━━ EXTRACTED MATERIAL

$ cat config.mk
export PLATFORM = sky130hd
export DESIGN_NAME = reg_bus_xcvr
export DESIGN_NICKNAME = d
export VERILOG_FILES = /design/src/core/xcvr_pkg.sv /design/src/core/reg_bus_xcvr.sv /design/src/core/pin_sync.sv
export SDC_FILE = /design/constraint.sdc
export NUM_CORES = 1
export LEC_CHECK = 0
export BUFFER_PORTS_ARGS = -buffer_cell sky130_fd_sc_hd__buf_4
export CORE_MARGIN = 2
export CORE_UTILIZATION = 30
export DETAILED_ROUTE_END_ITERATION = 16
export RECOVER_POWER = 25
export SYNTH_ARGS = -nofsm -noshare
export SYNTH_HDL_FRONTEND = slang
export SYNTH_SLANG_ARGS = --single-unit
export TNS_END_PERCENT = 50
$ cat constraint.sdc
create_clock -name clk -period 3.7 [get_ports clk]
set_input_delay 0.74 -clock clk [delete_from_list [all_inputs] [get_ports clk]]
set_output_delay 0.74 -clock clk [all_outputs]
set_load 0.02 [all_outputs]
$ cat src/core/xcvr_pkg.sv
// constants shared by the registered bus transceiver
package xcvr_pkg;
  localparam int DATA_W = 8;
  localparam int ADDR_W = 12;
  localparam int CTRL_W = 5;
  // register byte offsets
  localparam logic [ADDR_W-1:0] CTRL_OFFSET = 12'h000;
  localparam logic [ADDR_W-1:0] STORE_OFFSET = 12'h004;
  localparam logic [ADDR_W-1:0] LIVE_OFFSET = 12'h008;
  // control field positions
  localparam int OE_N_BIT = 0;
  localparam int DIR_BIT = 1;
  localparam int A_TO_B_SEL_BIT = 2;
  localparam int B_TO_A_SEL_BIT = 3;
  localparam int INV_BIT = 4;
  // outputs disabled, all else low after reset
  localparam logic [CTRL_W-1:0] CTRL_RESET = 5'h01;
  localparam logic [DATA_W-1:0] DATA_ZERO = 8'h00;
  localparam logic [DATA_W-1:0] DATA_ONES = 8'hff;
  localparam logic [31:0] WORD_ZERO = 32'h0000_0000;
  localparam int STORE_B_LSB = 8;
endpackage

━━━━
━━ EXTRACTED MATERIAL

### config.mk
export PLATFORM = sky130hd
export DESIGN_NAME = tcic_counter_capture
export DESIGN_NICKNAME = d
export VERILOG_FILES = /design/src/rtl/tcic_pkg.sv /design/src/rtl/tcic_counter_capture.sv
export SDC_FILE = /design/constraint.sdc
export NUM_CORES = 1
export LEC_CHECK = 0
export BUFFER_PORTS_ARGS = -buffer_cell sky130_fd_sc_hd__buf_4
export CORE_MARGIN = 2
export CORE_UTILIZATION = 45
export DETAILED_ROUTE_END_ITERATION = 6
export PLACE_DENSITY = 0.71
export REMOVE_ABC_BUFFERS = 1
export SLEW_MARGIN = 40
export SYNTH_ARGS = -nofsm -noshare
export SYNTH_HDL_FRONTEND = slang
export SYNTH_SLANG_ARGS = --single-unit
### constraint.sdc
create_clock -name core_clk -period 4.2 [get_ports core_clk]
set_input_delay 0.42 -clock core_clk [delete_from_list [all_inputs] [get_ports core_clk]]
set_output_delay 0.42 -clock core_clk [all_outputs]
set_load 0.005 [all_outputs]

━━━━
━━ EXTRACTED MATERIAL

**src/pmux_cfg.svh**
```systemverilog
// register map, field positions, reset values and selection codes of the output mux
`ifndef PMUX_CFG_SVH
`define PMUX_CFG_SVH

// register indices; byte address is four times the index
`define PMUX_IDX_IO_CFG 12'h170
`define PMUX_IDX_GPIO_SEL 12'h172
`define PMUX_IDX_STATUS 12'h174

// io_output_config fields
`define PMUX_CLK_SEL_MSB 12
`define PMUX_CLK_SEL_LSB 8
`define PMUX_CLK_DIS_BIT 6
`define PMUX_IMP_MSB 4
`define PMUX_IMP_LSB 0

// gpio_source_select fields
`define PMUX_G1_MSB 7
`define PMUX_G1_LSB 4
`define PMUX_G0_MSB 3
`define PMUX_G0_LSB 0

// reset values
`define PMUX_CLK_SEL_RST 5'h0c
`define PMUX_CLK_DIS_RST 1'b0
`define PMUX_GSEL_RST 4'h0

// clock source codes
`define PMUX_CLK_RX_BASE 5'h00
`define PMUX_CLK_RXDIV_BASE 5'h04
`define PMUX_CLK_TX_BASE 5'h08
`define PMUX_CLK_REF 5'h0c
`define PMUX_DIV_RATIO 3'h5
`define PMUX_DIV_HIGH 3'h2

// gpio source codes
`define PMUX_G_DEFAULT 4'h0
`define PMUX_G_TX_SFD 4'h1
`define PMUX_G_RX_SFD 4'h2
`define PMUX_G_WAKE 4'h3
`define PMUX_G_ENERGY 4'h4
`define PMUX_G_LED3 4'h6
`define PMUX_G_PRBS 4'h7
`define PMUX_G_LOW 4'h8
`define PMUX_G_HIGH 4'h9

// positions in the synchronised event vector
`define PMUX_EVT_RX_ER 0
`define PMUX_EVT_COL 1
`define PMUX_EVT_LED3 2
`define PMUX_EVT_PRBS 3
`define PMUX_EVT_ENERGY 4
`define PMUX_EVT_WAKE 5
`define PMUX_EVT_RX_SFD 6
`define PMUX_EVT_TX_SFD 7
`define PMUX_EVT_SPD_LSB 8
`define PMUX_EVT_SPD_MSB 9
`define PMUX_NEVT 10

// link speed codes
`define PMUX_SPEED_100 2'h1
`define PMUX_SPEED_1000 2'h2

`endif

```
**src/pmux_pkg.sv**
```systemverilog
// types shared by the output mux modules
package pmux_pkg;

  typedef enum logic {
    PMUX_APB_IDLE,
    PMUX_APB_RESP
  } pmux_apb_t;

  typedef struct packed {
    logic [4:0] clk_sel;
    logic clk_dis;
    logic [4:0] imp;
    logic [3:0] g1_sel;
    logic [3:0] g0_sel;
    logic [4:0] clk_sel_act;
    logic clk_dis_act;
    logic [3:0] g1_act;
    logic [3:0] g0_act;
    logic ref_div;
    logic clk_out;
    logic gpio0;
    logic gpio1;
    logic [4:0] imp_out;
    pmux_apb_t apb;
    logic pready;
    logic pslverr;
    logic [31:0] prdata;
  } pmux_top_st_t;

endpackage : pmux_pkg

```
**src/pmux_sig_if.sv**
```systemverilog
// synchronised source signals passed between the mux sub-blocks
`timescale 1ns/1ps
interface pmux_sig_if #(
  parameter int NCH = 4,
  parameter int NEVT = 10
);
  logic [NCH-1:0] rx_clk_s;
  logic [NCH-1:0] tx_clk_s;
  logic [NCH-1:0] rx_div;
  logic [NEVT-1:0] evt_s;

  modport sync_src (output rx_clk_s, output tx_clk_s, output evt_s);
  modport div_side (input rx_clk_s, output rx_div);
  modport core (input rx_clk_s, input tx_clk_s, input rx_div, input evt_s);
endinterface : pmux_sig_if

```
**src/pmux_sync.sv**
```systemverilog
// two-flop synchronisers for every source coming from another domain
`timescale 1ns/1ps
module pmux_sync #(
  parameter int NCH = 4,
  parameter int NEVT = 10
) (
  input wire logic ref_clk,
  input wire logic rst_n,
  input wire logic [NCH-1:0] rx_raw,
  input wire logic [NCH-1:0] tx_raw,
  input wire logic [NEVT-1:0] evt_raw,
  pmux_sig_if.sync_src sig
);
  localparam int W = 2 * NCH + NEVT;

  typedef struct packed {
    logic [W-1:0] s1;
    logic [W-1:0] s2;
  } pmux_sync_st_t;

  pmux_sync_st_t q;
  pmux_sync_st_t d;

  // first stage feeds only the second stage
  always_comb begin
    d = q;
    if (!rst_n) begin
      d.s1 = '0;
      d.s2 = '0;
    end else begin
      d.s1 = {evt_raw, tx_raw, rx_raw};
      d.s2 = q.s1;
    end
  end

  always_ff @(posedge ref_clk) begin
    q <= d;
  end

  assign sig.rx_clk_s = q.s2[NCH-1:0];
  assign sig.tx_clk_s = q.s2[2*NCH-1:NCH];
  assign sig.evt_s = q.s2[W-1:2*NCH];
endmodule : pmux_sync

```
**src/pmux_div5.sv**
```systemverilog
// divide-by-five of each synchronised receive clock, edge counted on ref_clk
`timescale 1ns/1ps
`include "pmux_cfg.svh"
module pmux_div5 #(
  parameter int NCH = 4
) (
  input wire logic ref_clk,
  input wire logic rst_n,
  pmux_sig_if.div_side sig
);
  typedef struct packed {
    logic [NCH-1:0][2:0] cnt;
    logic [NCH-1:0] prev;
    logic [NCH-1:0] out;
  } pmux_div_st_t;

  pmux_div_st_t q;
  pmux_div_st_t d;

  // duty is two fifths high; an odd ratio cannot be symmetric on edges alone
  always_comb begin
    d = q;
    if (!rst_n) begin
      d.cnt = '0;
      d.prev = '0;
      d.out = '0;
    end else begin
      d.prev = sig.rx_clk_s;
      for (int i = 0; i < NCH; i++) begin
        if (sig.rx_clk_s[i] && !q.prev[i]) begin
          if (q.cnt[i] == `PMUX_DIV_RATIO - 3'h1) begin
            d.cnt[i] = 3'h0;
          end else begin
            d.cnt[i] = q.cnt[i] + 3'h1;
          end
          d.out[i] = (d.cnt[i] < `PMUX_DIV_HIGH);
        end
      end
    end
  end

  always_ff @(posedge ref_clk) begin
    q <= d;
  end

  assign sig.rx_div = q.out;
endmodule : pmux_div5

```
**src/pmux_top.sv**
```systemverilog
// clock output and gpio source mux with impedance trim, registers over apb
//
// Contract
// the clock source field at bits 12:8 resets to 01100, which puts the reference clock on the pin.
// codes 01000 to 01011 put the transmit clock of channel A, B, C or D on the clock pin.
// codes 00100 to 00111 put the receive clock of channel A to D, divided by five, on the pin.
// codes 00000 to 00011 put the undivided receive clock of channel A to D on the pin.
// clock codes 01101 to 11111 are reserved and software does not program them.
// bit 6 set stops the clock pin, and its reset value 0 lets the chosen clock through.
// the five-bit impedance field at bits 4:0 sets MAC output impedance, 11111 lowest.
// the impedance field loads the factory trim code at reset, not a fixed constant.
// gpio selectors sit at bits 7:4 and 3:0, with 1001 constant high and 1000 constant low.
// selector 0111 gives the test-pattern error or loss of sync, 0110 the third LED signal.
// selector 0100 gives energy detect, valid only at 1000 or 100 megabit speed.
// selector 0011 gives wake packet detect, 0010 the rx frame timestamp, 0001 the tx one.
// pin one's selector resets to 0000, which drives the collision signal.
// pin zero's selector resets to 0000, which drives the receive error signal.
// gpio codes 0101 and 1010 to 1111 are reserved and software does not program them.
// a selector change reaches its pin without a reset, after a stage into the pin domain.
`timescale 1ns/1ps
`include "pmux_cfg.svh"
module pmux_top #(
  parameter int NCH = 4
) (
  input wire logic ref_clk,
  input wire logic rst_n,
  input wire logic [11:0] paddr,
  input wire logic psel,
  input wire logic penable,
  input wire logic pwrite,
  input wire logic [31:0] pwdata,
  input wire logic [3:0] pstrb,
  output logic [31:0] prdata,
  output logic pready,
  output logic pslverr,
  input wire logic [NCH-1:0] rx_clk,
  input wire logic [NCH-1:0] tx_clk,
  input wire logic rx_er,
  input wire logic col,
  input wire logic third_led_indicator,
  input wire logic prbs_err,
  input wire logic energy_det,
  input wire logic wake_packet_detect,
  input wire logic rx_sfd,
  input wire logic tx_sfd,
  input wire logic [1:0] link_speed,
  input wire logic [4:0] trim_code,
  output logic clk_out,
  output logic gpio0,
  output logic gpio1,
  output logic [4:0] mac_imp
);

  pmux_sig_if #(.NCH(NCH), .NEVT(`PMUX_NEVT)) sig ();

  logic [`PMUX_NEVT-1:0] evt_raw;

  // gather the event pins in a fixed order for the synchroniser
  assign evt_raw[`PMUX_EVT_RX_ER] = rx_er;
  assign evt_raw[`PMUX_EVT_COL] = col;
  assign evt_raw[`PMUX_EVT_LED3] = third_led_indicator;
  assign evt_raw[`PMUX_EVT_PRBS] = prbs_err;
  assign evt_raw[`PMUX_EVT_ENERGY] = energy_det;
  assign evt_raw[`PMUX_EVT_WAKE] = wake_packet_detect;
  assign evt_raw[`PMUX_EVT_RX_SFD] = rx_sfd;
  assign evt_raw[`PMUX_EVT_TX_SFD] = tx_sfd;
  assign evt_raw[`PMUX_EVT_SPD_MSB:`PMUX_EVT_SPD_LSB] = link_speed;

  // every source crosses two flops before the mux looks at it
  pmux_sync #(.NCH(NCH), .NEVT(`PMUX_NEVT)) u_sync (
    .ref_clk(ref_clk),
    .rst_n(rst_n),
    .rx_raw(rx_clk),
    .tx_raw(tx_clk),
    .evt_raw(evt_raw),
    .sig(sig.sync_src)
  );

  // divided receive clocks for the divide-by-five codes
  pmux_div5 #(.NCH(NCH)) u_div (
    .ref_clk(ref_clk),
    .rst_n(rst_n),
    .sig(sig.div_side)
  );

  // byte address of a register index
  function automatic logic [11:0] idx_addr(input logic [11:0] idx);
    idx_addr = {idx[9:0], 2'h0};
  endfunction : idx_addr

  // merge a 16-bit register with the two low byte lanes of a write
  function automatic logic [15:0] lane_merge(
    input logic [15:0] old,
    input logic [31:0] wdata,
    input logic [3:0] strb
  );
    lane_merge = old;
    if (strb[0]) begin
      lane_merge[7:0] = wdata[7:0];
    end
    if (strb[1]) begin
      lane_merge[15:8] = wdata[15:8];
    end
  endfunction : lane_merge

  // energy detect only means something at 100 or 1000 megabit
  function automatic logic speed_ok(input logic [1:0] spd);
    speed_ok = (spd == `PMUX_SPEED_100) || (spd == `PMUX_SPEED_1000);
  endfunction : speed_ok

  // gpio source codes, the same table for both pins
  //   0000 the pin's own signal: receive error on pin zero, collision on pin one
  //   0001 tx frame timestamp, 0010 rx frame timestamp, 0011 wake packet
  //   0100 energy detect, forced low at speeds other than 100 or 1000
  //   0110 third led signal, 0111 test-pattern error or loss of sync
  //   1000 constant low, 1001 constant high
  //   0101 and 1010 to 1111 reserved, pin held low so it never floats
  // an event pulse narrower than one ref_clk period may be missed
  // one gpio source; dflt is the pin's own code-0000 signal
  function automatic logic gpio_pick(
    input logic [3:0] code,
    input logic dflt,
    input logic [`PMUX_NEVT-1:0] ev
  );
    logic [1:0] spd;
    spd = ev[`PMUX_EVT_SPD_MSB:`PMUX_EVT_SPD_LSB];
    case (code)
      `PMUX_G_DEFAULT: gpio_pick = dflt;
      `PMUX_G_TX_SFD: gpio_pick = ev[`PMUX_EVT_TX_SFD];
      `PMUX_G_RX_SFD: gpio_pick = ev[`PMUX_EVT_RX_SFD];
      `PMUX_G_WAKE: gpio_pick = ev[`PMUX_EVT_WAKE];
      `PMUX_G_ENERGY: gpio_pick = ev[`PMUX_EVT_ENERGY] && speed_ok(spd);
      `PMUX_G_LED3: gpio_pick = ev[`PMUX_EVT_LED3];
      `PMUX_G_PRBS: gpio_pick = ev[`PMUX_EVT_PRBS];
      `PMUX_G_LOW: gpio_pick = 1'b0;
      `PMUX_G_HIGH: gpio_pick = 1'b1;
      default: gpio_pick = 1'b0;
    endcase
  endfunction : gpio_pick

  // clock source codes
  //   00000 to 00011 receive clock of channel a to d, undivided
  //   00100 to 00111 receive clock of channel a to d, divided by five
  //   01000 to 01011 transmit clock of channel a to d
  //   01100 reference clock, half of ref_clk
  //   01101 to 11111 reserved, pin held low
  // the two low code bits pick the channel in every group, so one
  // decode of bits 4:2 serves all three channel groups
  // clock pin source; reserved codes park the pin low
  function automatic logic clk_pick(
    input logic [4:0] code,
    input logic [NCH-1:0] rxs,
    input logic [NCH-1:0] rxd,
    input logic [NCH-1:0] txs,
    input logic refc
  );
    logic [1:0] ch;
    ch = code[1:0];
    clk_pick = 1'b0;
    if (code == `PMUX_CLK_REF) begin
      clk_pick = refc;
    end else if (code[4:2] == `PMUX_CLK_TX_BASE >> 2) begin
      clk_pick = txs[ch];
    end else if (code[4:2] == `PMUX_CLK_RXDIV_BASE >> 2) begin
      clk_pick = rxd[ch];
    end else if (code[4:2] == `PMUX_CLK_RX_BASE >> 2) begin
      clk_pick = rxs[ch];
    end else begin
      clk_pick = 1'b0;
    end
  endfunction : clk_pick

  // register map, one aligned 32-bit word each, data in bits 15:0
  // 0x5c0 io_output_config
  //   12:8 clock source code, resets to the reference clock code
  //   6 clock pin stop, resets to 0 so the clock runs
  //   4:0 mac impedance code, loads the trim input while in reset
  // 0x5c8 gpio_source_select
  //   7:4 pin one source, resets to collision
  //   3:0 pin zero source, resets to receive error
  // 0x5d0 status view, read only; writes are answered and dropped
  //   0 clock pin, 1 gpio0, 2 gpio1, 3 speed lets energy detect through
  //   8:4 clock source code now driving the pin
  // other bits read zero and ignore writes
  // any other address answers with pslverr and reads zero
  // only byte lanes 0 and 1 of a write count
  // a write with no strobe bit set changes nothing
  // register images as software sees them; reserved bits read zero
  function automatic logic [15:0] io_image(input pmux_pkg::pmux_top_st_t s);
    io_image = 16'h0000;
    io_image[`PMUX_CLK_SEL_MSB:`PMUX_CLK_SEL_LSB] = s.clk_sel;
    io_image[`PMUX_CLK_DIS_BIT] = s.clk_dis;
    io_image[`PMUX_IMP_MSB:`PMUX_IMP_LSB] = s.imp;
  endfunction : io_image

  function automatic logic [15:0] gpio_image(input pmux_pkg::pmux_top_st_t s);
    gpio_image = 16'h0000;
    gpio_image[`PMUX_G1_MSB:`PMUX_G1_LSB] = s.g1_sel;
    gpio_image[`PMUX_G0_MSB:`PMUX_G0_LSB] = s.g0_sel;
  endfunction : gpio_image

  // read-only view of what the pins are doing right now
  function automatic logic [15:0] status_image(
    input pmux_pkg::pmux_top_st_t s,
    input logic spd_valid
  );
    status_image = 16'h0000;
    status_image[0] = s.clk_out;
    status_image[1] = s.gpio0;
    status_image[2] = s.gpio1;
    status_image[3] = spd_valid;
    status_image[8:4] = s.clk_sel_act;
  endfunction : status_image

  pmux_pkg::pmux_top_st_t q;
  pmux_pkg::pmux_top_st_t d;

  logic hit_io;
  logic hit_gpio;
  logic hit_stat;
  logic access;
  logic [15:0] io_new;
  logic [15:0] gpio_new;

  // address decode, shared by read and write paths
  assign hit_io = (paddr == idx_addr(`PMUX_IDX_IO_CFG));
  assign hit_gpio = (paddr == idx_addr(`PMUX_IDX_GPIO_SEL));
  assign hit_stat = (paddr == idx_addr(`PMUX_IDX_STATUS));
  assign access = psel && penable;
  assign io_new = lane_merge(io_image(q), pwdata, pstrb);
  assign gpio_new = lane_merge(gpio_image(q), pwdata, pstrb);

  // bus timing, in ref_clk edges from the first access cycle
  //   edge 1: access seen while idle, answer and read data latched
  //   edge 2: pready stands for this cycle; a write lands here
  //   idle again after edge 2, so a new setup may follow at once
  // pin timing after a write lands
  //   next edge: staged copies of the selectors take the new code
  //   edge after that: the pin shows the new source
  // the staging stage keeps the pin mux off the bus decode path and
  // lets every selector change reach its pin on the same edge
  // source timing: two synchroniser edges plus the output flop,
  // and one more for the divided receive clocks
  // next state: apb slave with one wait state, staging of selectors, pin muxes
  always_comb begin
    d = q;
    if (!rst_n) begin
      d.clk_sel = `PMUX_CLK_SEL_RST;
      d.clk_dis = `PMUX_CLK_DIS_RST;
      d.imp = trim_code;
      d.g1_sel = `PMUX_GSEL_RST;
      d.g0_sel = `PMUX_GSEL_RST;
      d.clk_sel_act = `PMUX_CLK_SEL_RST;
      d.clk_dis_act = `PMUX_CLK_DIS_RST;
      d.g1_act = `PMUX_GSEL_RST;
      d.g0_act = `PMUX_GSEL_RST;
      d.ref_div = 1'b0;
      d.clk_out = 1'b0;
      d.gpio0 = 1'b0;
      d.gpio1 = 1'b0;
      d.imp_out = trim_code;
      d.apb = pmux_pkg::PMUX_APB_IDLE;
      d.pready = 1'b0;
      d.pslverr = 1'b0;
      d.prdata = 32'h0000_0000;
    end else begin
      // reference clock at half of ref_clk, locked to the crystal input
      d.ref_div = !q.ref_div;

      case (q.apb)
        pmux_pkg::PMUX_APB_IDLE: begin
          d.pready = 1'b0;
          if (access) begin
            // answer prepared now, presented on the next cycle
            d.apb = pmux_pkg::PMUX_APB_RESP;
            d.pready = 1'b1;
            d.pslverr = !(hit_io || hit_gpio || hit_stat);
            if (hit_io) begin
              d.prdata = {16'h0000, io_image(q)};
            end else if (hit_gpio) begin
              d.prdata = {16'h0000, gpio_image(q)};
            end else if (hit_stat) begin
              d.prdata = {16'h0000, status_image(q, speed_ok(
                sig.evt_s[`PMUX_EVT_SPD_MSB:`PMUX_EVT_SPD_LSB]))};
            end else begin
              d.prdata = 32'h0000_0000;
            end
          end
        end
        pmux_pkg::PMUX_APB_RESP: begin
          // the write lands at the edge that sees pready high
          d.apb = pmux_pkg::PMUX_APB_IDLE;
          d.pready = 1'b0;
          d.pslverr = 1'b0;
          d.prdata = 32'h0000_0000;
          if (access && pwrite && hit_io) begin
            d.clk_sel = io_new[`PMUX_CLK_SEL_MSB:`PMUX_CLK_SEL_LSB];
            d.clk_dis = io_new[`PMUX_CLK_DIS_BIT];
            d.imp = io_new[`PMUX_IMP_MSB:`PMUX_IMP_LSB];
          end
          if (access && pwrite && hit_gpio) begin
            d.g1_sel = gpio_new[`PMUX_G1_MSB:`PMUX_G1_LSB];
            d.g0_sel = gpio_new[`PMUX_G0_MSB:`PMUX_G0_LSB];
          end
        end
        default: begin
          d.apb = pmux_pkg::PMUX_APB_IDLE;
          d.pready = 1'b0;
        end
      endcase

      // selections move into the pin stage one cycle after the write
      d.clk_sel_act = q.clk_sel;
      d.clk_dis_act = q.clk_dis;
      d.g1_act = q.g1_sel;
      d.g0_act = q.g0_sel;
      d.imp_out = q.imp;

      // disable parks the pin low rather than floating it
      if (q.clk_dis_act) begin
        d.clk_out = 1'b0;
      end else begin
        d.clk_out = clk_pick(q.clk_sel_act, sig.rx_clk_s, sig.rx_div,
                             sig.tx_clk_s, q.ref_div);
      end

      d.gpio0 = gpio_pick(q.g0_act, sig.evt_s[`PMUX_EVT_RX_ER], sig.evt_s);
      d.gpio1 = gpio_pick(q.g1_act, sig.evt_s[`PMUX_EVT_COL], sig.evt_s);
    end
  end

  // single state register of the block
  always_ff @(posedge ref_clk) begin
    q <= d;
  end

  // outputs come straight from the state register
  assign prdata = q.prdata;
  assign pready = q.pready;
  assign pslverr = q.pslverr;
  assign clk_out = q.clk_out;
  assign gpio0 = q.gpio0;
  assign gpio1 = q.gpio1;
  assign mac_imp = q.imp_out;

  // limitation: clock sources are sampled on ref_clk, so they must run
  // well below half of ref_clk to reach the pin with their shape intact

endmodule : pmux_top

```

━━━━

→ **TASK TO CARRY OUT**:
Lines of the listing that include the string "pslverr" are to be counted; state that count alone.

→ **ANSWER TO THIS PROBLEM**:
7